==> run.sh <==
#!/bin/bash
# OpenROAD 26Q1-2900-gdf79404cd8, Yosys 0.63+post, stock flow scripts
make -C /OpenROAD-flow-scripts/flow DESIGN_CONFIG=/design/flow/config.mk WORK_HOME=/design/flow/orfs finish
==> constraint.sdc <==
current_design alu

set clk_period 8.9
set clk_io_pct 0.2

create_clock -name clk0 -period $clk_period [get_ports {clk}]

set non_clock_inputs [all_inputs -no_clocks]
set_input_delay [expr $clk_period * $clk_io_pct] -clock clk0 $non_clock_inputs
set_output_delay [expr $clk_period * $clk_io_pct] -clock clk0 [all_outputs]
==> flow/config.mk <==
export PLATFORM = sky130hd
export DESIGN_NAME = SeqRcgn
export DESIGN_NICKNAME = SeqRcgn
export VERILOG_FILES = /design/flow/design.v
export SDC_FILE = /design/flow/constraint.sdc
export NUM_CORES = 4
export LEC_CHECK = 1
export CORE_AREA = 10 10 70 70
export DIE_AREA = 0 0 80 80
==> flow/constraint.sdc <==
current_design SeqRcgn

set clk_period 1.0
set clk_io_pct 0.2

create_clock -name clk0 -period $clk_period [get_ports {clk}]

set non_clock_inputs [all_inputs -no_clocks]
set_input_delay [expr $clk_period * $clk_io_pct] -clock clk0 $non_clock_inputs
set_output_delay [expr $clk_period * $clk_io_pct] -clock clk0 [all_outputs]
==> flow/design.v <==
`timescale 1ns/10ps
module SeqRcgn (out,x,clk,reset_) ;
output out ;
input x,clk,reset_ ;
reg out ;
reg[2:0] state, next_state ;
parameter A= 3'b000, B=3'b001, C=3'b011, D=3'b010, E=3'b110;
always@ (posedge clk or negedge reset_)
	if(!reset_)	 
		state = A ;
	else
		state = next_state ;
always@ (state or x)
    case(state)		 
    A:
		if(x)
			next_state = A ;
		else
			next_state = B ;
	B:
		if(x)
			next_state = A ;
		else
			next_state = C ;
	C:
		if(x)
			next_state = D ;
		else
			next_state = C ;
	D:
		if(x)
			next_state = A ;
		else
			next_state = E ;
	E:
		if(x)
			next_state = A ;
		else
			next_state = C ;
	default:
		next_state = 3'bxxx ;
	endcase
always@ (state)
	case (state)
	A, B, C, D:
		out = 0 ;
	E:
		out = 1 ;
	default:
		out = 1'bx ;
	endcase
endmodule
module test_SeqRcng ;
reg x, clk, reset_ ;
    SeqRcgn SR1 (out, x, clk, reset_) ;
initial
begin
	clk = 1'b0 ;
	repeat(30)
		#10 clk = ~clk ;
end
initial
begin
  x = 0 ; reset_ = 0;
  #15  reset_ = 1; x = 1 ;
  #20  x = 0 ;
  #20  x = 1 ;
  #20  x = 0 ;
  #20  x = 0 ;
  #20  x = 1 ;
  #20  x = 0 ;
  #20  x = 0 ;
  #20  x = 1 ;
  #20  x = 0 ;
  #20  x = 0 ;
  #20  x = 1 ;
  #20  x = 1 ;
  #20  x = 1 ;
  #20  x = 0 ;
  #20  x = 1 ;
end
initial
begin
  $display("                time out  x   clk  reset_");
  $monitor($time, "  %b   %b   %b   %b", out, x, clk, reset_) ;
end
initial
begin
$dumpfile("SeqRcgn.vcd");
$dumpvars;
end
endmodule
==> flow/run.sh <==
#!/bin/bash
# OpenROAD 26Q1-2900-gdf79404cd8, Yosys 0.63+post, stock flow scripts
make -C /OpenROAD-flow-scripts/flow DESIGN_CONFIG=/design/flow/config.mk WORK_HOME=/design/flow/orfs finish
==> reports/metrics.cfg <==
[final_layout]
largest_reg_flops = 5
drive_gt1_share_pct = 31.6
fin_util_pct = 8.24
design_area_um2 = 282
area_growth_pct = 70.5

[pwr]
pwr-share-comb_pct = 6.3
pwr-share-seq_pct = 46.6
p_clk_share_pct = 47.0
power_leakage_uw = 0.000112
max-vdd-ir-drop_uv = 186
power_density_mw_per_mm2 = 1740
netSwitchingFraction_pct = 20.1
intPower_uw = 391
netSwitchingPower_uw = 98.1

[final_timing]
finalMaxSlewViolations = 0
maxSlewHeadroom_pct = 85.5
hold_viol_final = 0
skew_ps = 0.991
setup_viol = 0
fin_crit_ps = 916
worst-slew-pin-transition_ps = 217
max_freq_ghz = 1.09
fin_crit_sh_pct = 91.6
rsz0062_at_grt = false

[job]
warning_count = 25
drv_cap = 0

[yosys]
ys_cells = 11
numSynthFlops = 5
synth_cell_types = 7
top_area_cell = dfrtp_1
synth.top_cell.area_share_pct = 60.6
ys_area_um2 = 165
top_cell = dfrtp_1
synth_top_flop_cell = dfrtp_1
top_cells_by_area = dfrtp_1 (61%), dfstp_2 (16%), nor2b_1 (7.6%), o41a_1 (6.8%), and2_1 (3.8%)
syn-instance-count = 11
ys_warn_count = 1
postSynthSeqShare_pct = 76.5
netlist_area_um2 = 165
async_flop_share_pct = 100
common_cells = dfrtp_1 (4), nor2b_1 (2)
avgSynthCellArea_um2 = 15.0
edf_count = 0

[detailed_routing]
drt-total-wl_um = 330
ant_nets = 0
vias = 115
antenna_cells = 0
via_per_inst = 1.77
drt-pass1-iter-count = 2
drt_first_iter_violations = 4
wire_per_inst_um = 5.08
drc = 0

[worst_setup_path]
crit_family = flip-flops
cpMaxStageDelayCell = dfrtp_1
cp.arrival_ps = 720
cp_max_fo = 2
startpoint_type = flip-flop
critPathBufInv = 1
worst_ep_required_time_ps = 800
timing.critical_path.slowest_cell_delay_ps = 360
endpoint_kind = output port
path_cells = buf_2
path_class = reg -> out

[placed_design]
gp_congestion = 0.598
io_buffers = 3
placed_cell_area_um2 = 260

[global_routing]
grt_overflow = 0
grt_pass1_vias = 131
grt_max_degree = 6
grt_pass1_wl_um = 503
antenna_found_initial = 0
track_usage_pct = 1.11

[min_path]
hold_class = in -> async

[run_status]
outcome = complete, no violations

[floorplanning]
die-area_mm2 = 0.00640
core_region_area_mm2 = 0.00342
die_h_um = 80
die_x_um = 80
floorplan.core_util_pct = 4.84
rows = 21
io_pins = 4

[clock_tree]
htree_levels = 1
clockBufferDepth = 2
cts.sinks = 5
clkSlewWorstSetupHoldPaths_ps = 40
clk-insertion-delay-late_ps = 240
cts_tree = yes
root_buffer = clkbuf_4
cts_buffers = 3
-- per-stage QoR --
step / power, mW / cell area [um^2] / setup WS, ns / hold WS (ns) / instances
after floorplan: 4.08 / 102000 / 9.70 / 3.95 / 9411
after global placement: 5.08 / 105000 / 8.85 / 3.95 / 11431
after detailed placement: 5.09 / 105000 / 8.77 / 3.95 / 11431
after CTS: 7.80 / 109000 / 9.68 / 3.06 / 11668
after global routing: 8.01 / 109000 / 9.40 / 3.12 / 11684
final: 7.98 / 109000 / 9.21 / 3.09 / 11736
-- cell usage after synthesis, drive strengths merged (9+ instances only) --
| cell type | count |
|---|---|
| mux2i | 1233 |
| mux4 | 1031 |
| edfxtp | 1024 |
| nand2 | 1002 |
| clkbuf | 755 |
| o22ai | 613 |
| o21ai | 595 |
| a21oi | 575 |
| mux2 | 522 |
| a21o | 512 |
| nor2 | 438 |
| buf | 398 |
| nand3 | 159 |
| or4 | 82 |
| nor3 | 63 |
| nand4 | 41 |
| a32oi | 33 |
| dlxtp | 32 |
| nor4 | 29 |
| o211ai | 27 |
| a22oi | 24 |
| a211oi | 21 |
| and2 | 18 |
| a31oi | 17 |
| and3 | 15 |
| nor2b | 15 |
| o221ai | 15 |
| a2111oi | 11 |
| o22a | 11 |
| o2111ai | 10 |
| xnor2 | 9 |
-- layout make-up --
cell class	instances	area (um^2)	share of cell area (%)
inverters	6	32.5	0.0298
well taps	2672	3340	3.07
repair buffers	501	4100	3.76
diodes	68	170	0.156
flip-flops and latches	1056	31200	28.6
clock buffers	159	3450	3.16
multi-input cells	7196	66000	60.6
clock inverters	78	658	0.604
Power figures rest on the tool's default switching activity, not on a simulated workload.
--- design/flow/run.sh ---
#!/bin/bash
# OpenROAD 26Q1-2900-gdf79404cd8, Yosys 0.63+post, stock flow scripts
make -C /OpenROAD-flow-scripts/flow DESIGN_CONFIG=/design/flow/config.mk WORK_HOME=/design/flow/orfs finish
--- design/flow/config.mk ---
export PLATFORM = sky130hd
export DESIGN_NAME = i2s_rx
export DESIGN_NICKNAME = i2s_rx
export VERILOG_FILES = /design/flow/design.v
export SDC_FILE = /design/flow/constraint.sdc
export NUM_CORES = 4
export LEC_CHECK = 1
export CORE_UTILIZATION = 30
--- design/flow/constraint.sdc ---
current_design i2s_rx

set clk_period 5.4
set clk_io_pct 0.2

create_clock -name clk0 -period $clk_period [get_ports {sclk}]

set non_clock_inputs [all_inputs -no_clocks]
set_input_delay [expr $clk_period * $clk_io_pct] -clock clk0 $non_clock_inputs
set_output_delay [expr $clk_period * $clk_io_pct] -clock clk0 [all_outputs]
--- design/flow/design.v ---
module i2s_rx #(
	parameter AUDIO_DW		= 32
)(
	input				sclk,
	input				rst,
	input				lrclk,
	input				sdata,
	output reg [AUDIO_DW-1:0]	left_chan,
	output reg [AUDIO_DW-1:0]	right_chan
);
reg [AUDIO_DW-1:0]	left;
reg [AUDIO_DW-1:0]	right;
reg			lrclk_r;
wire			lrclk_nedge;
assign lrclk_nedge = !lrclk & lrclk_r;
always @(posedge sclk)
	lrclk_r <= lrclk;
always @(posedge sclk)
	if (lrclk_r)
		right <= {right[AUDIO_DW-2:0], sdata};
	else
		left <= {left[AUDIO_DW-2:0], sdata};
always @(posedge sclk)
	if (rst) begin
		left_chan <= 0;
		right_chan <= 0;
	end else if (lrclk_nedge) begin
		left_chan <= left;
		right_chan <= {right[AUDIO_DW-2:0], sdata};
	end
endmodule
==> GITHUB_STEP_SUMMARY <==
## Implementation flow summary

| Metric | Value |
|---|---|
| Async S/R FF share, synth | `0%` |
| Routed wire length | `just over 9000 um` |
| Synthesized area | `5200 sq um` |
| VDD IR max | `approximately 0.17 mV` |
| Initial antenna violation count | `0` |
| Fmax | `0.397 GHz` |
| Period minus WS final | `~2.5 ns` |
| Die area | `17900 sq um` |
| Worst EP arrival | `around 2.8 ns` |
| GP Congestion | `0.716` |
| Most crowded layer after global routing | `met1` |
| DP Wirelength | `5330 um` |
| Min-delay worst type | `reg2reg` |
| CTS Hold Bufs | `0` |
| IO Pins | `68` |
| ANT nets after route | `0` |
| Worst Max-Slew Pin Slew | `0.778 ns` |
| Distinct cells, synth | `15` |
| P&R area growth vs syn | `23.2%` |
| M2 GR Usage | `15.8%` |
| Root buffer cell | `clkbuf_16` |
| CTS Buffer Depth | `2` |
| Logic area | `1680 sq um` |
| Maximum fanout along the worst path | `66` |
| PortBufs | `between 60 and 70` |
| Status | `finished, final reports clean` |
| GR met1 Demand/Resource | `approximately 17%` |
| CTS clk-pin slew, worst paths | `0.05 ns` |
| WP data required | `5.66 ns` |
| ANT cells | `0` |
| Pre-Place Util | `31.0%` |
| Die width | `134 um` |
| Avg Cell Area, Syn | `14.6 sq um` |
| Pwr Density | `355 nW/um^2` |
| H-tree Lvls | `4` |
| CTS buffer count | `17` |
| Worst slew margin relative to its limit | `~48%` |
| Fin Hold WS | `0.446 ns` |
| Number of max-cap violations | `0` |
| Grt met3 use | `3.07%` |
| Number of enable flip-flop cells | `63` |
| Total GRT Usage | `10.8%` |
| Unrepaired setup endpoints after global routing | `no` |
| Yosys Chip Area | `5200 sq um` |
| Core area | `16800 sq um` |
| Tool Warnings | `25` |
| Postcts setup bufs | `0` |
| Post-Place Cell Area | `5860 sq um` |
| Vias per inst | `4.48` |
| Yosys warnings | `1` |
| Critical Path Start Type | `input port` |
| GRT overflow | `0` |
| Worst Clk Skew | `0.00616 ns` |
| Endpoints failing hold | `0` |
| First-pass GRT wire length | `15000 um` |
| Most used logic cell in the final layout | `clkdlybuf4s50_1` |
| Die height | `134 um` |
| TNS Setup | `0 ns` |
| Max-slew violation count | `0` |
| Final Setup Violations | `0` |
| Final Cell Area | `6400 sq um` |
| Routed wire length per instance | `about 14 um` |
| Period utilization | `between 40% and 50%` |
| Yosys cell count | `357` |
| Share of cells above drive strength 1 | `between 20 and 25%` |
| Initial DRC count | `119` |
| Top Layout Cells | `clkdlybuf4s50_1, nand2b_1, nand4bb_1, dfxtp_1, edfxtp_1` |
| Seq/Total Area, Yosys | `61.4%` |
| Fillers | `about 1500` |
| Cells after synthesis | `357` |
| Pin count of the biggest net entering global routing | `~72` |
| CTS tree | `built` |
| Routed via count | `2899` |
| Number of iterations in the first detailed-routing pass | `4` |
| Late-Pin Clk Latency | `0.40 ns` |
| Post-synth regs | `~130` |
| Row count | `47` |
| Pleak | `about 2.1 nW` |
| Resized Gates After CTS | `0` |
| CP Capture Type | `flip-flop` |
| Vias in the first global route | `3023` |
| # DRC | `0` |
| Setup CP Type | `in2reg` |
| Reg area | `about 3200 sq um` |
| Most used DFF post-synth | `dfxtp_1` |
| CTS sink cnt | `128` |
==> design.v <==
module i2s_tx #(
	parameter AUDIO_DW	= 32
)(
	input			sclk,
	input			rst,
	input [AUDIO_DW-1:0]	prescaler,
	output reg		lrclk,
	output reg		sdata,
	input [AUDIO_DW-1:0]	left_chan,
	input [AUDIO_DW-1:0]	right_chan
);
reg [AUDIO_DW-1:0]		bit_cnt;
reg [AUDIO_DW-1:0]		left;
reg [AUDIO_DW-1:0]		right;
always @(negedge sclk)
	if (rst)
		bit_cnt <= 1;
	else if (bit_cnt >= prescaler)
		bit_cnt <= 1;
	else
		bit_cnt <= bit_cnt + 1;
always @(negedge sclk)
	if (bit_cnt == prescaler && lrclk) begin
		left <= left_chan;
		right <= right_chan;
	end
always @(negedge sclk)
	if (rst)
		lrclk <= 1;
	else if (bit_cnt == prescaler)
		lrclk <= ~lrclk;
always @(negedge sclk)
	sdata <= lrclk ? right[AUDIO_DW - bit_cnt] : left[AUDIO_DW - bit_cnt];
endmodule
==> run.sh <==
#!/bin/bash
# OpenROAD 26Q1-2900-gdf79404cd8, Yosys 0.63+post, stock flow scripts
make -C /OpenROAD-flow-scripts/flow DESIGN_CONFIG=/design/flow/config.mk WORK_HOME=/design/flow/orfs finish
==> config.mk <==
export PLATFORM = sky130hd
export DESIGN_NAME = i2s_tx
export DESIGN_NICKNAME = i2s_tx
export VERILOG_FILES = /design/flow/design.v
export SDC_FILE = /design/flow/constraint.sdc
export NUM_CORES = 4
export LEC_CHECK = 1
export CORE_UTILIZATION = 50
==> constraint.sdc <==
current_design i2s_tx

set clk_period 7.5
set clk_io_pct 0.2

create_clock -name clk0 -period $clk_period [get_ports {sclk}]

set non_clock_inputs [all_inputs -no_clocks]
set_input_delay [expr $clk_period * $clk_io_pct] -clock clk0 $non_clock_inputs
set_output_delay [expr $clk_period * $clk_io_pct] -clock clk0 [all_outputs]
────
Task details: Whatever else the listing above holds, retype exactly only the lines from the one containing "-- per-stage QoR" to the one containing "o21ai | 595 |", both ends kept.

Solution to this problem:
-- per-stage QoR --
step / power, mW / cell area [um^2] / setup WS, ns / hold WS (ns) / instances
after floorplan: 4.08 / 102000 / 9.70 / 3.95 / 9411
after global placement: 5.08 / 105000 / 8.85 / 3.95 / 11431
after detailed placement: 5.09 / 105000 / 8.77 / 3.95 / 11431
after CTS: 7.80 / 109000 / 9.68 / 3.06 / 11668
after global routing: 8.01 / 109000 / 9.40 / 3.12 / 11684
final: 7.98 / 109000 / 9.21 / 3.09 / 11736
-- cell usage after synthesis, drive strengths merged (9+ instances only) --
| cell type | count |
|---|---|
| mux2i | 1233 |
| mux4 | 1031 |
| edfxtp | 1024 |
| nand2 | 1002 |
| clkbuf | 755 |
| o22ai | 613 |
| o21ai | 595 |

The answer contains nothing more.